- [DESCRIPTION OF THE TASK] Search the entries for the word "fell". Copy each line in which it is found.

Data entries
....

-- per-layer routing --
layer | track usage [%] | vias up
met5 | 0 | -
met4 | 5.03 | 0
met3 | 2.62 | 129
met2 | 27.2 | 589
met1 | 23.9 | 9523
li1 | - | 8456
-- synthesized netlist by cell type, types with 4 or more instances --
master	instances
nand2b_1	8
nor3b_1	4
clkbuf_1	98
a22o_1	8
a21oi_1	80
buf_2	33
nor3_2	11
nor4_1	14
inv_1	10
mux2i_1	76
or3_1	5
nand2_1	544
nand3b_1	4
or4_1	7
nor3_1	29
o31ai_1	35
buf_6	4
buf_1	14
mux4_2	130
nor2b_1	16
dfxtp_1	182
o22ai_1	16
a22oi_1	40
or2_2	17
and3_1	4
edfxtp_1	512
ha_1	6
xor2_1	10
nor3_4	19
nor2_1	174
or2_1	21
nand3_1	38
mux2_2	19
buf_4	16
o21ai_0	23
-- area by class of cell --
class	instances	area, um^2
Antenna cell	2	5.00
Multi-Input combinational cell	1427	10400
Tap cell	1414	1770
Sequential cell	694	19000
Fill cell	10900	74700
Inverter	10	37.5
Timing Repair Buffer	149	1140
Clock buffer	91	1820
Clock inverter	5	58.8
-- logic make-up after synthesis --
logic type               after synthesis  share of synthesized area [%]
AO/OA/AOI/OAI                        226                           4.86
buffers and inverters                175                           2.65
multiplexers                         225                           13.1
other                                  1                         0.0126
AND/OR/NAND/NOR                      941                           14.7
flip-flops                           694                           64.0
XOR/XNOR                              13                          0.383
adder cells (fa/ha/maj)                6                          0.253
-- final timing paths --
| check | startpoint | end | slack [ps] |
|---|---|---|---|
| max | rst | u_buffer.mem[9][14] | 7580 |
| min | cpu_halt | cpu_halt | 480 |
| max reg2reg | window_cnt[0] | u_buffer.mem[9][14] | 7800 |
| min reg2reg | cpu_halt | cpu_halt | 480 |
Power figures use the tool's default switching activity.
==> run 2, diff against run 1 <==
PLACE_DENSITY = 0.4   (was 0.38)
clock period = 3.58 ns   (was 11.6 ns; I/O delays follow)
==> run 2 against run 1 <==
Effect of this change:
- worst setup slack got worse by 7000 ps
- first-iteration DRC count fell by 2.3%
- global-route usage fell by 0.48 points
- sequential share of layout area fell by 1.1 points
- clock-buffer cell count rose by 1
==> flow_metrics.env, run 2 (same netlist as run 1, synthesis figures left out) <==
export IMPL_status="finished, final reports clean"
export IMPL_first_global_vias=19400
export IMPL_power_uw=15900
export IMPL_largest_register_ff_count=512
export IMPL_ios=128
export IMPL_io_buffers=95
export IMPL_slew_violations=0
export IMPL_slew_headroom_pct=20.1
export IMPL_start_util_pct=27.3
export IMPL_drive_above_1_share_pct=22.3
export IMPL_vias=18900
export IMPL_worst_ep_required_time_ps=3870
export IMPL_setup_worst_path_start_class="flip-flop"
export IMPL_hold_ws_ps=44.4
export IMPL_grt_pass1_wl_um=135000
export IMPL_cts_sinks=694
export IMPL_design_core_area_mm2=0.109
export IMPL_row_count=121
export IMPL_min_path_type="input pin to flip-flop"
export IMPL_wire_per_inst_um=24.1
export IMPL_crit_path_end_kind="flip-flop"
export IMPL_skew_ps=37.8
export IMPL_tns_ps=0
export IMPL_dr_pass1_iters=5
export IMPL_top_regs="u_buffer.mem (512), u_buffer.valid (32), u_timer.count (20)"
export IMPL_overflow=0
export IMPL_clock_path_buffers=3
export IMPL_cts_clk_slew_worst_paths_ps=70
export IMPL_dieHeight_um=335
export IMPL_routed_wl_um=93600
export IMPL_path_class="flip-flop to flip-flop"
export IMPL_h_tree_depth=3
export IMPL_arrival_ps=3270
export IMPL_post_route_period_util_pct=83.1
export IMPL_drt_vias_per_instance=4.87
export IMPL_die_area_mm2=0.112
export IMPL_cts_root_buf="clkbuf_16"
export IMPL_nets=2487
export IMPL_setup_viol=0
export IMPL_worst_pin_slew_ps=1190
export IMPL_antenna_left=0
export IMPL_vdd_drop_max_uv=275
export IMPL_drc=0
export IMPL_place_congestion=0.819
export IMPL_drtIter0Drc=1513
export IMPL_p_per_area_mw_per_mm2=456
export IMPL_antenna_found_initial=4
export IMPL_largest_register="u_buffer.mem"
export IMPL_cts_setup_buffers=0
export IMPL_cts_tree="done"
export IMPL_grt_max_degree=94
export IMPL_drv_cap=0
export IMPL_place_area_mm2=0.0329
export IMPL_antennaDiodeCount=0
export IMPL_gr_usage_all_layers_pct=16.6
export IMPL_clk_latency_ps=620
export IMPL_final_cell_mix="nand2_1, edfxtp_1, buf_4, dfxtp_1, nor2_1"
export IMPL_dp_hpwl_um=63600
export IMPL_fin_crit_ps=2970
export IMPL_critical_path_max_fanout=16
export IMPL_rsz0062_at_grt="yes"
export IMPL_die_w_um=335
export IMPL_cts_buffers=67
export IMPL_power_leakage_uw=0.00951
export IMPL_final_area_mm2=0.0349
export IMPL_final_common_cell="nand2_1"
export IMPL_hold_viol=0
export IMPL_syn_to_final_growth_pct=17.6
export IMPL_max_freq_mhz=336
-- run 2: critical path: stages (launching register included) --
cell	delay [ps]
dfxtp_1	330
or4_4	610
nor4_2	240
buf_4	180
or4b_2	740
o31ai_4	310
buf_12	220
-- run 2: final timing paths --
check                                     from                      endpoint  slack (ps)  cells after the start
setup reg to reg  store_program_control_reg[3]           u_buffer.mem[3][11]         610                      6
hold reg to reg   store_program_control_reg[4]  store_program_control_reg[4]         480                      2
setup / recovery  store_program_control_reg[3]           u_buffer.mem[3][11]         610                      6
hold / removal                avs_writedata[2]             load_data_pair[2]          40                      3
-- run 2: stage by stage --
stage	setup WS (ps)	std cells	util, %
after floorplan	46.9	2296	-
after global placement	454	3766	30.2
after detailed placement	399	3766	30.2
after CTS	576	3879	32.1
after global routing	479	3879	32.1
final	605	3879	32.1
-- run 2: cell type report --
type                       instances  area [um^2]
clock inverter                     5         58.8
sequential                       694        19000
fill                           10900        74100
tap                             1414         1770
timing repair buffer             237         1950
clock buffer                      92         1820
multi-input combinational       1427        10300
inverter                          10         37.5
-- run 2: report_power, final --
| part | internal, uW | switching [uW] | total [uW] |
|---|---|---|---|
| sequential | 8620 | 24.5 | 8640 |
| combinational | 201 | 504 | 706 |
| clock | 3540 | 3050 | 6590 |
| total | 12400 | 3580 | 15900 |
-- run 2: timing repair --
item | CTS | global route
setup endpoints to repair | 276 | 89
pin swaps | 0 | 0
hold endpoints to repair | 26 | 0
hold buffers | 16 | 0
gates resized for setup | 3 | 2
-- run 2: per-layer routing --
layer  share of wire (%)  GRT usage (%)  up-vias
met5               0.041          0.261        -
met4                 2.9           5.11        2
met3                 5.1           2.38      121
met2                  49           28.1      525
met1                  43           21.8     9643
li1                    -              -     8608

....

- [ANSWER FOR THE TASK]
- first-iteration DRC count fell by 2.3%
- global-route usage fell by 0.48 points
- sequential share of layout area fell by 1.1 points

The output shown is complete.